▸ EXERCISE PROMPT
Report, word for word, every line of the material that contains "master".

▸ EXERCISE MATERIALS
------------------------------------

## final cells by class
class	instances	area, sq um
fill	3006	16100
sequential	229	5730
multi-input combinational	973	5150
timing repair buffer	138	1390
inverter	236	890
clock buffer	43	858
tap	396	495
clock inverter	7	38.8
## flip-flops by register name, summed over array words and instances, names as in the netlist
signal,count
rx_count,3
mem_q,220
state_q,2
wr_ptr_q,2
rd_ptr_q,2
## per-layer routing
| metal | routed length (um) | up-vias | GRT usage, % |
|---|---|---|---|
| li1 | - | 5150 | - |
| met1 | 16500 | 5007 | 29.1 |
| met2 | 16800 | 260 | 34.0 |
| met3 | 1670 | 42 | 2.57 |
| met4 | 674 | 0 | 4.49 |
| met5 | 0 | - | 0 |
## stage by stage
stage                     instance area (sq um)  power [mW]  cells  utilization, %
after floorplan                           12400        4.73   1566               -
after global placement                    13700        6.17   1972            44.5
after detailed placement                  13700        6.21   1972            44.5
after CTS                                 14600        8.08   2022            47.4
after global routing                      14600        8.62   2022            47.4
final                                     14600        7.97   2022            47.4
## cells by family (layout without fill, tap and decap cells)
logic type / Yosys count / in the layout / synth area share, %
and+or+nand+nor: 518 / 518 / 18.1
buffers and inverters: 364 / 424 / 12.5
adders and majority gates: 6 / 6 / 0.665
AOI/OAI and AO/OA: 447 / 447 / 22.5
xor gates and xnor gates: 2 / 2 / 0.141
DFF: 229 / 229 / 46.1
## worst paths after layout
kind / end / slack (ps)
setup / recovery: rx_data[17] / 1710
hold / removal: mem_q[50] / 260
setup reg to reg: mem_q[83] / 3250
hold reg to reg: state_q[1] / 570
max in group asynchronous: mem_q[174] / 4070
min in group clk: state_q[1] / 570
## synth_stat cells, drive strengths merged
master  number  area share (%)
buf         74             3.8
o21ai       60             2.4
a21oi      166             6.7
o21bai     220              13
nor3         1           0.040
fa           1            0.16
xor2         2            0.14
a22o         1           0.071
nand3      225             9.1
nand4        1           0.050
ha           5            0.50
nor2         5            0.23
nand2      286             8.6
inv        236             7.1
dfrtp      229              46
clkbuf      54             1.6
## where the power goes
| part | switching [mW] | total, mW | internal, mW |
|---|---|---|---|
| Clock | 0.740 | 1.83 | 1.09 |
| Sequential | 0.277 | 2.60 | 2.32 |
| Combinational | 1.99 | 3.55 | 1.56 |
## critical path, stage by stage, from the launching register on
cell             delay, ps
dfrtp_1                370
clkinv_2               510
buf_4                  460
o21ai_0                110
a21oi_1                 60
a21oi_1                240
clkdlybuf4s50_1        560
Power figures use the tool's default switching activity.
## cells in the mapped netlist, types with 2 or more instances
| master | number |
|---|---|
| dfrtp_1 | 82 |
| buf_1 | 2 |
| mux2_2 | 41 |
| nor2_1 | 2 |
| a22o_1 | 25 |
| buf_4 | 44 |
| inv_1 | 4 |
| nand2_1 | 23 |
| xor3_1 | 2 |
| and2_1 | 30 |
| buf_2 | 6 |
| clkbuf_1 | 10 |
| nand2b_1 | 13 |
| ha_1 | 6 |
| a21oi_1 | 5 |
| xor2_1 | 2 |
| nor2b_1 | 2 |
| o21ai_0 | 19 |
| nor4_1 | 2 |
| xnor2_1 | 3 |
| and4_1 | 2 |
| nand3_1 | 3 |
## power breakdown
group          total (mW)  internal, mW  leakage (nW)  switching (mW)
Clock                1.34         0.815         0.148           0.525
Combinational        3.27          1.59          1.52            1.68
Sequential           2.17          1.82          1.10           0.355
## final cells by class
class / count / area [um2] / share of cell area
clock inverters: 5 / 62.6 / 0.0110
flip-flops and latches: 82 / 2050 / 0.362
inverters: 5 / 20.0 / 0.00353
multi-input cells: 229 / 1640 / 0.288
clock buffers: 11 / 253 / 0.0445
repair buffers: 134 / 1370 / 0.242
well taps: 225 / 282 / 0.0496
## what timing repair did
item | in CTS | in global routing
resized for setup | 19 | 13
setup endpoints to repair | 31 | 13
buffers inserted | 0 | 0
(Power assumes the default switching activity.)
$ cat config.mk
export PLATFORM = sky130hd
export DESIGN_NAME = fpm_round
export DESIGN_NICKNAME = d
export VERILOG_FILES = /design/src/rtl/fpm_round.sv
export SDC_FILE = /design/constraint.sdc
export NUM_CORES = 1
export LEC_CHECK = 0
export BUFFER_PORTS_ARGS = -buffer_cell sky130_fd_sc_hd__clkbuf_2
export CAP_MARGIN = 20
export CORE_MARGIN = 10
export CORE_UTILIZATION = 36
export DETAILED_ROUTE_END_ITERATION = 7
export PLACE_DENSITY_LB_ADDON = 0.1
export SETUP_SLACK_MARGIN = 0.5
export SLEW_MARGIN = 20
export SYNTH_ARGS = -nofsm -noshare
export SYNTH_HDL_FRONTEND = slang
export SYNTH_SLANG_ARGS = --single-unit
$ cat constraint.sdc
create_clock -name clk -period 1.65 [get_ports clk]
set_input_delay 0.0825 -clock clk [delete_from_list [all_inputs] [get_ports clk]]
set_output_delay 0.0825 -clock clk [all_outputs]
set_load 0.02 [all_outputs]
$ cat src/rtl/fpm_round.sv
// fpm_round: two-stage normalise / round / exception pipeline for the FP16 multiplier.
// Define FPM_RNE_EN for round-to-nearest-even; leave it undefined for truncation.
module fpm_round (
    input  logic              clk,
    input  logic              rst_n,
    input  logic              in_valid,
    output logic              in_ready,
    input  logic              in_sign,
    input  logic signed [6:0] in_exp,
    input  logic [21:0]       in_prod,
    input  logic              in_nan,
    input  logic              in_inf,
    input  logic              in_zero,
    output logic              out_valid,
    input  logic              out_ready,
    output logic              out_sign,
    output logic [4:0]        out_exp,
    output logic [9:0]        out_man,
    output logic              out_ovf,
    output logic              out_unf,
    output logic              out_inexact
);

    logic              vld_p1_q;
    logic              sign_p1_q;
    logic signed [7:0] exp_p1_q;
    logic [9:0]        frac_p1_q;
    logic              g_p1_q;
    logic              sticky_p1_q;
    logic              inc_p1_q;
    logic              nan_p1_q;
    logic              inf_p1_q;
    logic              zero_p1_q;

    logic              vld_p2_q;
    logic [18:0]       res_p2_q;
    logic [18:0]       res_d;

    logic              adv1;
    logic              adv2;

    logic signed [7:0] exp_d;
    logic [9:0]        frac_d;
    logic              g_d;
    logic              sticky_d;
    logic              inc_d;

`ifdef FPM_RNE_EN
    function automatic logic rne_inc(input logic lsb, input logic g, input logic sticky);
        return g & (sticky | lsb);
    endfunction
`endif

    // Result layout: {sign, exp[4:0], man[9:0], ovf, unf, inexact}.
    function automatic logic [18:0] round_pack(
        input logic              sign,
        input logic signed [7:0] exp,
        input logic [9:0]        frac,
        input logic              inc,
        input logic              g,
        input logic              sticky,
        input logic              nan,
        input logic              inf,
        input logic              zero
    );
        logic [10:0]       sum;
        logic signed [7:0] e;
        logic [9:0]        man;
        logic              inx;
        sum = {1'b0, frac} + {10'd0, inc};
        e   = exp + $signed({7'd0, sum[10]});
        man = sum[10] ? 10'd0 : sum[9:0];
        inx = g | sticky;
        if (nan)
            return {1'b0, 5'd31, 10'h200, 3'b000};
        else if (inf)
            return {sign, 5'd31, 10'd0, 3'b000};
        else if (zero)
            return {sign, 5'd0, 10'd0, 3'b000};
        else if (e >= 8'sd31)
            return {sign, 5'd31, 10'd0, 1'b1, 1'b0, inx};
        else if (e <= 8'sd0)
            return {sign, 5'd0, 10'd0, 1'b0, 1'b1, inx};
        else
            return {sign, e[4:0], man, 1'b0, 1'b0, inx};
    endfunction

    assign adv2     = !vld_p2_q | out_ready;
    assign adv1     = !vld_p1_q | adv2;
    assign in_ready = adv1;

    always_comb begin
        if (in_prod[21]) begin
            frac_d   = in_prod[20:11];
            g_d      = in_prod[10];
            sticky_d = |in_prod[9:0];
            exp_d    = $signed({in_exp[6], in_exp}) + 8'sd1;
        end else begin
            frac_d   = in_prod[19:10];
            g_d      = in_prod[9];
            sticky_d = |in_prod[8:0];
            exp_d    = $signed({in_exp[6], in_exp});
        end
`ifdef FPM_RNE_EN
        inc_d = rne_inc(frac_d[0], g_d, sticky_d);
`else
        inc_d = 1'b0;
`endif
    end

    // Stage 1 boundary: normalised fraction, exponent and rounding bits.
    always_ff @(posedge clk or negedge rst_n) begin
        if (!rst_n)
            vld_p1_q <= 1'b0;
        else if (adv1)
            vld_p1_q <= in_valid;
    end

    always_ff @(posedge clk) begin
        if (in_valid && adv1) begin
            sign_p1_q   <= in_sign;
            exp_p1_q    <= exp_d;
            frac_p1_q   <= frac_d;
            g_p1_q      <= g_d;
            sticky_p1_q <= sticky_d;
            inc_p1_q    <= inc_d;
            nan_p1_q    <= in_nan;
            inf_p1_q    <= in_inf;
            zero_p1_q   <= in_zero;
        end
    end

    assign res_d = round_pack(sign_p1_q, exp_p1_q, frac_p1_q, inc_p1_q, g_p1_q,
                              sticky_p1_q, nan_p1_q, inf_p1_q, zero_p1_q);

    // Stage 2 boundary: packed result; cleared on reset so outputs read zero.
    always_ff @(posedge clk or negedge rst_n) begin
        if (!rst_n) begin
            vld_p2_q <= 1'b0;
            res_p2_q <= '0;
        end else if (adv2) begin
            vld_p2_q <= vld_p1_q;
            if (vld_p1_q)
                res_p2_q <= res_d;
        end
    end

    assign out_valid   = vld_p2_q;
    assign out_sign    = res_p2_q[18];
    assign out_exp     = res_p2_q[17:13];
    assign out_man     = res_p2_q[12:3];
    assign out_ovf     = res_p2_q[2];
    assign out_unf     = res_p2_q[1];
    assign out_inexact = res_p2_q[0];

endmodule
# Word-level counts from Yosys, hierarchy flattened
# Index checks and enable logic that the tools add are counted.
# op_classes
add_sub_neg	1
n_lt_le_gt_ge	2
mux	9
n_bitwise	3
n_reduce_logical	6
# op_table
op	count
$mux 18	4
$mux 19	1
$mux 10	1
$reduce_or 10->1	1
$reduce_or 9->1	1
$add 7x2->8 const B	1
$ge 8x6->1 const B	1
$le 8x1->1 const B	1
$mux 8	1
$or 1x1->1	3
$logic_not 1->1	2
$mux 1	2
$reduce_and 2->1	1
$logic_and 1x1->1	1
# word_totals
regBits	45
in_bits	37
elab_cells	32

# Depth between registers and ports, before layout
# logic_depth
depth_word	6
ltp_mapped	5
ltp_nobuf	4

# Worst setup path before layout
# OpenSTA, ideal clock, no wires.
# synth_path
path_type	flip-flop to flip-flop
from	register vld_p1_q
to	register exp_p1_q[0] (enable)
setup_time_ns	0.383
arrival_time_ns	1.405
required_time_ns	1.267
slack_ns	-0.137
stages_incl_launch_ff	4
path_buffers	1
period_less_slack_ns	1.787
path_cell_list	dfrtp_1 clkbuf_1 nand3b_1 and2_1
# synth_between
elab_chain_len	3
# synth_rtl
item	line	source
start: declaration	24	logic vld_p1_q;
start signal: assignment	116	vld_p1_q <= in_valid;
$logic_not 1->1	89	assign adv1 = !vld_p1_q | adv2;
$or 1x1->1	89	
net in_ready	7	output logic in_ready,
$logic_and 1x1->1	120	if (in_valid && adv1) begin
end signal: assignment	122	exp_p1_q <= exp_d;
end: declaration	26	logic signed [7:0] exp_p1_q;
# The timed path passes the listed nets, and every way through them passes these cells.
# A chain may end at the register's enable or synchronous reset.

# Worst setup path after layout
# layout_path
from	register exp_p1_q[4]
to	register res_p2_q[12]
# layout_between
elab_chain_len	6
# layout_rtl
item	line	source
$le 8x1->1	82	else if (e <= 8'sd0)
$mux 18	82	
$mux 18 *	80	else if (e >= 8'sd31)
$mux 18 *	78	else if (zero)
$mux 18 *	76	else if (inf)
$mux 19 *	74	if (nan)
end signal: assignment	144	res_p2_q <= res_d;
end: declaration	36	logic [18:0] res_p2_q;
# Mark *: on every way between the ends. The rest lies on a longest branch, timed or not.

==> out/qor.csv <==
stage,metric,value,unit
worst_setup_path,crit_required,1.82,ns
worst_setup_path,crit_path_end_kind,flop,
final_layout,final_area,0.00271,mm²
status,status,"complete, no violations",
sta,setup_viol,0,
floorplanning,io_pins,58,
route,routed_wl,5130,µm
floorplanning,fp.dieArea,0.00887,mm²
worst_setup_path,arrival,1.65,ns
sta,tns,0,ns
power,p_leak,1.14,nW
sta,fin_crit_sh,0.898,
clock_tree,clkLatencyLatePin,0.29,ns
final_layout,drive_gt1_frac,0.481,
final_layout,nets,270,
yosys,yosysWarnings,0,
placement,place_hpwl,3470,µm
floorplanning,die_x,94.2,µm
yosys,syn_area,0.00198,mm²
floorplanning,floorplan.initialDensity,0.378,
route,wire_per_inst,16.9,µm
route,drt-vias-per-instance,5.10,
global_route,first_global_vias,1612,
yosys,synth_cells,152,
clock_tree,numCtsBuffers,5,
global_route,antenna_found_initial,0,
route,first_iter_violations,63,
clock_tree,htree_levels,2,
placement,place_area,0.00236,mm²
worst_setup_path,path_class,reg -> reg,
yosys,syn_avg_cell_area,13.0,µm²
route,drcViolationCount,0,
global_route,track_usage,0.119,
power,ir_drop,0.000320,V
worst_setup_path,r2r_slack,0.17,ns
power,power_density,884,mW/mm²
final_layout,mostFrequentLayoutCells,"clkbuf_2, edfxtp_1, inv_1, dfrtp_1, mux2_2",
sta,clock.fmax,675,MHz
global_route,gr-total-overflow,0,
clock_tree,root_buffer,clkbuf_8,
global_route,grt_max_degree,22,
sta,whs,0.0717,ns
worst_setup_path,cpMaxStageDelayCell,or4_4,
placement,gp_congestion,0.825,
sta,drv_slew,0,
sta,fin_crit,1.48,ns
flow_run,drv_cap,0,
yosys,ys_types,33,
placement,io_buffers,57,
clock_tree,cts_tree,yes,
worst_setup_path,cpPeakStageDelay,0.60,ns
yosys,ys_ff_latch,45,
clock_tree,path_clk_slew,0.08,ns
route,drtPass1Iterations,4,
sta,worst_pin_slew,0.543,ns
floorplanning,core-area,0.00524,mm²
worst_setup_path,worstPathCellList,"or4_4, o221ai_4, o221ai_2",
final_layout,antenna-diode-count,0,
worst_setup_path,critPathMaxFanout,5,
route,drt.antenna.violating_nets,0,
clock_tree,max-clock-path-buffers,2,
worst_hold_path,min_path_type,in -> reg,
floorplanning,rows,26,
clock_tree,clock-sinks,45,
yosys,synth_fp_nets,190,
sta,fin_skew,0.00475,ns
worst_setup_path,crit_path_start_kind,flop,
final_layout,final_common_cell,clkbuf_2,
sta,slew_headroom,0.638,
yosys,yosysSeqAreaShare,0.629,
route,vias,1545,
floorplanning,die_h,94.2,µm
final_layout,area_delta_synth_final,36.5,%
global_route,grt_first_pass_wirelength,8350,µm
sta,hold_viol,0,
sta,rsz0062_at_grt,yes,
==> area by class of cell <==
cell class	instances	area [µm²]
fill	462	2530
sequential	45	1250
multi-input combinational	83	764
timing repair buffer	74	438
tap	70	87.6
inverter	23	86.3
clock buffer	7	76.3
clock inverter	1	5.00
==> cell usage after synthesis <==
cell type	instances	area share
a211oi_1	1	0.0038
a21boi_0	1	0.0038
a2bb2oi_1	5	0.022
and2_1	2	0.0063
and3_1	1	0.0032
buf_2	3	0.0076
clkbuf_1	2	0.0038
dfrtp_1	21	0.27
edfxtp_1	24	0.36
ha_1	1	0.0063
inv_1	23	0.044
mux2_2	13	0.074
nand2_1	4	0.0076
nand2b_1	3	0.0095
nand3_1	5	0.013
nand3b_1	1	0.0038
nand4_1	2	0.0063
nand4b_1	1	0.0044
nor2_1	5	0.0095
nor2b_1	1	0.0032
nor3_1	2	0.0051
nor4_1	2	0.0063
o21ai_0	5	0.013
o21ba_2	1	0.0051
o221ai_2	1	0.0076
o221ai_4	1	0.013
o22ai_1	2	0.0063
o31a_1	1	0.0044
o32ai_1	10	0.044
or2_0	1	0.0032
or4_4	1	0.0057
xnor2_1	3	0.013
xor2_1	3	0.013
==> sequential cells by signal, indices dropped and copies added, names as in the netlist <==
register / count
frac_p1_q: 10
res_p2_q: 19
nan_p1_q: 1
g_p1_q: 1
sticky_p1_q: 1
inf_p1_q: 1
sign_p1_q: 1
out_valid: 1
zero_p1_q: 1
vld_p1_q: 1
exp_p1_q: 8
==> final timing paths <==
path                                    from      endpoint  cells after the start
worst min register to register  res_p2_q[18]  res_p2_q[18]                      1
worst min-delay path              in_prod[1]   sticky_p1_q                      3
worst max-delay path             exp_p1_q[4]  res_p2_q[12]                      3
max in group asynchronous              rst_n     out_valid                      2
worst max register to register   exp_p1_q[4]  res_p2_q[12]                      3
min in group asynchronous              rst_n  res_p2_q[18]                      2
==> worst max-delay path, delay by kind of cell (launching register included) <==
kind,cells,cell delay (ns)
AND/OR/NAND/NOR,1,0.60
flip-flops,1,0.38
AO/OA/AOI/OAI,2,0.38
==> metrics by stage <==
step / util / cells / total power, mW / setup slack, ns
2_1_floorplan: - / 152 / 1.54 / 0.214
3_3_place_gp: 0.450 / 275 / 1.66 / 0.134
3_5_place_dp: 0.450 / 275 / 1.67 / 0.110
4_1_cts: 0.499 / 300 / 2.38 / 0.141
5_1_grt: 0.516 / 303 / 2.51 / 0.117
6_report: 0.516 / 303 / 2.39 / 0.168
==> power by group <==
group / switching [mW] / total, mW / internal, mW
combinational: 0.220 / 0.414 / 0.194
sequential: 0.0475 / 1.32 / 1.27
clock: 0.358 / 0.656 / 0.298
==> kinds of logic after synthesis <==
logic type                 synth area share
xor gates and xnor gates             0.0265
buffers and inverters                0.0549
and+or+nand+nor                      0.0865
AOI/OAI and AO/OA                     0.123
DFF                                   0.629
adders and majority gates           0.00631
muxes                                0.0739
==> layer usage <==
| layer | global-route usage | part of all wire |
|---|---|---|
| met4 | 0.0304 | 0.0070 |
| met3 | 0.0544 | 0.10 |
| met1 | 0.156 | 0.44 |
| met2 | 0.174 | 0.45 |
| met5 | 0 | 0 |
==> repair_timing <==
action | in CTS | in global routing
hold buffers | 5 | 0
endpoints found under the setup margin | 39 | 44
buffers inserted | 8 | 3
resized for setup | 3 | 15
pin swaps | 5 | 4
endpoints found under the hold margin | 25 | 0
gates cloned | 4 | 0
(Power assumes the default switching activity.)
$ cat config.mk
export PLATFORM = sky130hd
export DESIGN_NAME = fifo_wr_arbiter
export DESIGN_NICKNAME = d
export VERILOG_FILES = /design/src/rtl/fifo_wr_arbiter.sv
export SDC_FILE = /design/constraint.sdc
export NUM_CORES = 1
export LEC_CHECK = 0
export CAP_MARGIN = 10
export CORE_MARGIN = 5
export CORE_UTILIZATION = 35
export CTS_CLUSTER_DIAMETER = 150
export CTS_CLUSTER_SIZE = 16
export DETAILED_ROUTE_END_ITERATION = 8
export GPL_ROUTABILITY_DRIVEN = 0
export HOLD_SLACK_MARGIN = 0.03
export PLACE_DENSITY = 0.79
export RECOVER_POWER = 100
export SLEW_MARGIN = 20
export SYNTH_ARGS = -nofsm -noshare
export SYNTH_HDL_FRONTEND = slang
export SYNTH_SLANG_ARGS = --single-unit
$ cat constraint.sdc
create_clock -name clk -period 2.8 [get_ports clk]
set_clock_uncertainty 0.05 [all_clocks]
set_input_delay 0.28 -clock clk [delete_from_list [all_inputs] [get_ports clk]]
set_output_delay 0.28 -clock clk [all_outputs]
set_load 0.01 [all_outputs]
[src/rtl/csa_pkg.sv]
// rtl/csa_pkg.sv - shared types and elaboration helpers for the pipelined conditional-sum adder
package csa_pkg;

    typedef struct packed {
        logic sum0;
        logic sum1;
    } csa_pair_t;

    function automatic int clog2(input int value);
        int r;
        r = 0;
        for (int i = 0; i < 31; i++) begin
            if ((1 << i) < value) begin
                r = i + 1;
            end
        end
        return r;
    endfunction

    function automatic int num_stages(input int width, input int pipe_every);
        int levels;
        levels = clog2(width);
        return (levels + pipe_every - 1) / pipe_every + 1;
    endfunction

    // Bits per dual-rail group at a merge level: 2^level sum bits plus the group carry.
    function automatic int group_width(input int level);
        return (1 << level) + 1;
    endfunction

endpackage

[src/rtl/csa_merge_level.sv]
// rtl/csa_merge_level.sv - combinational merge of dual-rail 2^k-bit groups into 2^(k+1)-bit groups
module csa_merge_level
    import csa_pkg::*;
#(
    parameter int HW = 1,
    parameter int NG = 1
) (
    input  csa_pair_t [2*NG-1:0][HW:0]   halves,
    output csa_pair_t [NG-1:0][2*HW:0]   merged
);

    always_comb begin
        merged = '0;
        for (int g = 0; g < NG; g++) begin
            for (int i = 0; i < HW; i++) begin
                merged[g][i] = halves[2*g][i];
            end
            // The lower half's carry on each rail picks which upper-half rail follows it.
            for (int i = 0; i <= HW; i++) begin
                merged[g][HW+i].sum0 = halves[2*g][HW].sum0 ? halves[2*g+1][i].sum1
                                                            : halves[2*g+1][i].sum0;
                merged[g][HW+i].sum1 = halves[2*g][HW].sum1 ? halves[2*g+1][i].sum1
                                                            : halves[2*g+1][i].sum0;
            end
        end
    end

endmodule

[src/rtl/csa_pipe_adder.sv]
// rtl/csa_pipe_adder.sv - pipelined conditional-sum adder with valid/ready and tag sideband
// Optional subtract mode (extra sub port) enabled by defining CSA_PIPE_SUB_EN.
module csa_pipe_adder
    import csa_pkg::*;
#(
    parameter int WIDTH      = 32,
    parameter int PIPE_EVERY = 2,
    parameter int TAG_W      = 4
) (
    input  logic             clk,
    input  logic             rst_n,
    input  logic             in_valid,
    output logic             in_ready,
    input  logic [WIDTH-1:0] a,
    input  logic [WIDTH-1:0] b,
    input  logic             cin,
`ifdef CSA_PIPE_SUB_EN
    input  logic             sub,
`endif
    input  logic [TAG_W-1:0] in_tag,
    output logic             out_valid,
    input  logic             out_ready,
    output logic [WIDTH-1:0] sum,
    output logic             cout,
    output logic [TAG_W-1:0] out_tag
);

    localparam int LEVELS = clog2(WIDTH);
    localparam int NSTG   = num_stages(WIDTH, PIPE_EVERY);
    localparam int NMID   = NSTG - 1;

    logic adv;
    logic out_valid_q, out_valid_d;
    logic [WIDTH-1:0] sum_q, sum_d;
    logic cout_q, cout_d;
    logic [TAG_W-1:0] out_tag_q, out_tag_d;

    assign adv       = !(out_valid_q && !out_ready);
    assign in_ready  = adv;
    assign out_valid = out_valid_q;
    assign sum       = sum_q;
    assign cout      = cout_q;
    assign out_tag   = out_tag_q;

    // Sideband pipe for stages 0..NSTG-2; the output stage holds its own copies.
    logic [NMID-1:0] vld_q, vld_d, cin_q, cin_d;
    logic [NMID-1:0][TAG_W-1:0] tag_q, tag_d;
    logic [WIDTH-1:0] b_eff;
    logic carry_sel;
`ifdef CSA_PIPE_SUB_EN
    logic [NMID-1:0] sub_q, sub_d;
    assign b_eff     = sub ? ~b : b;
    assign carry_sel = cin_q[NMID-1] ^ sub_q[NMID-1];
`else
    assign b_eff     = b;
    assign carry_sel = cin_q[NMID-1];
`endif

    always_comb begin
        vld_d = vld_q;
        cin_d = cin_q;
        tag_d = tag_q;
`ifdef CSA_PIPE_SUB_EN
        sub_d = sub_q;
`endif
        if (adv) begin
            for (int s = NMID - 1; s > 0; s--) begin
                vld_d[s] = vld_q[s-1];
                cin_d[s] = cin_q[s-1];
                tag_d[s] = tag_q[s-1];
`ifdef CSA_PIPE_SUB_EN
                sub_d[s] = sub_q[s-1];
`endif
            end
            vld_d[0] = in_valid;
            cin_d[0] = cin;
            tag_d[0] = in_tag;
`ifdef CSA_PIPE_SUB_EN
            sub_d[0] = sub;
`endif
        end
    end

    csa_pair_t [WIDTH-1:0][1:0] leaf_q, leaf_d;

    always_comb begin
        leaf_d = leaf_q;
        if (adv) begin
            for (int i = 0; i < WIDTH; i++) begin
                leaf_d[i][0].sum0 = a[i] ^ b_eff[i];
                leaf_d[i][0].sum1 = ~(a[i] ^ b_eff[i]);
                leaf_d[i][1].sum0 = a[i] & b_eff[i];
                leaf_d[i][1].sum1 = a[i] | b_eff[i];
            end
        end
    end

    always_ff @(posedge clk or negedge rst_n) begin
        if (!rst_n) begin
            vld_q  <= '0;
            cin_q  <= '0;
            tag_q  <= '0;
            leaf_q <= '0;
`ifdef CSA_PIPE_SUB_EN
            sub_q  <= '0;
`endif
        end else begin
            vld_q  <= vld_d;
            cin_q  <= cin_d;
            tag_q  <= tag_d;
            leaf_q <= leaf_d;
`ifdef CSA_PIPE_SUB_EN
            sub_q  <= sub_d;
`endif
        end
    end

    for (genvar lv = 1; lv <= LEVELS; lv++) begin : g_lvl
        localparam int HW = 1 << (lv - 1);
        localparam int NG = WIDTH >> lv;

        csa_pair_t [2*NG-1:0][HW:0] src;
        csa_pair_t [NG-1:0][2*HW:0] mrg;
        csa_pair_t [NG-1:0][2*HW:0] q;

        if (lv == 1) begin : g_src
            assign src = leaf_q;
        end else begin : g_src
            assign src = g_lvl[lv-1].q;
        end

        csa_merge_level #(
            .HW (HW),
            .NG (NG)
        ) u_merge (
            .halves (src),
            .merged (mrg)
        );

        // The last level is left combinational; it feeds the carry-in select of the output stage.
        if ((lv % PIPE_EVERY) == 0 && lv < LEVELS) begin : g_reg
            csa_pair_t [NG-1:0][2*HW:0] lvl_q, lvl_d;

            always_comb begin
                lvl_d = adv ? mrg : lvl_q;
            end

            always_ff @(posedge clk or negedge rst_n) begin
                if (!rst_n) begin
                    lvl_q <= '0;
                end else begin
                    lvl_q <= lvl_d;
                end
            end

            assign q = lvl_q;
        end else begin : g_comb
            assign q = mrg;
        end
    end

    csa_pair_t [WIDTH:0] top_rail;
    logic [WIDTH:0] result;

    assign top_rail = g_lvl[LEVELS].q[0];

    always_comb begin
        result = '0;
        for (int i = 0; i <= WIDTH; i++) begin
            result[i] = carry_sel ? top_rail[i].sum1 : top_rail[i].sum0;
        end
        out_valid_d = out_valid_q;
        sum_d       = sum_q;
        cout_d      = cout_q;
        out_tag_d   = out_tag_q;
        if (adv) begin
            out_valid_d = vld_q[NMID-1];
            sum_d       = result[WIDTH-1:0];
            cout_d      = result[WIDTH];
            out_tag_d   = tag_q[NMID-1];
        end
    end

    always_ff @(posedge clk or negedge rst_n) begin
        if (!rst_n) begin
            out_valid_q <= 1'b0;
            sum_q       <= '0;
            cout_q      <= 1'b0;
            out_tag_q   <= '0;
        end else begin
            out_valid_q <= out_valid_d;
            sum_q       <= sum_d;
            cout_q      <= cout_d;
            out_tag_q   <= out_tag_d;
        end
    end

endmodule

------------------------------------

▸ OUTPUT OF THE TASK
master  number  area share (%)
| master | number |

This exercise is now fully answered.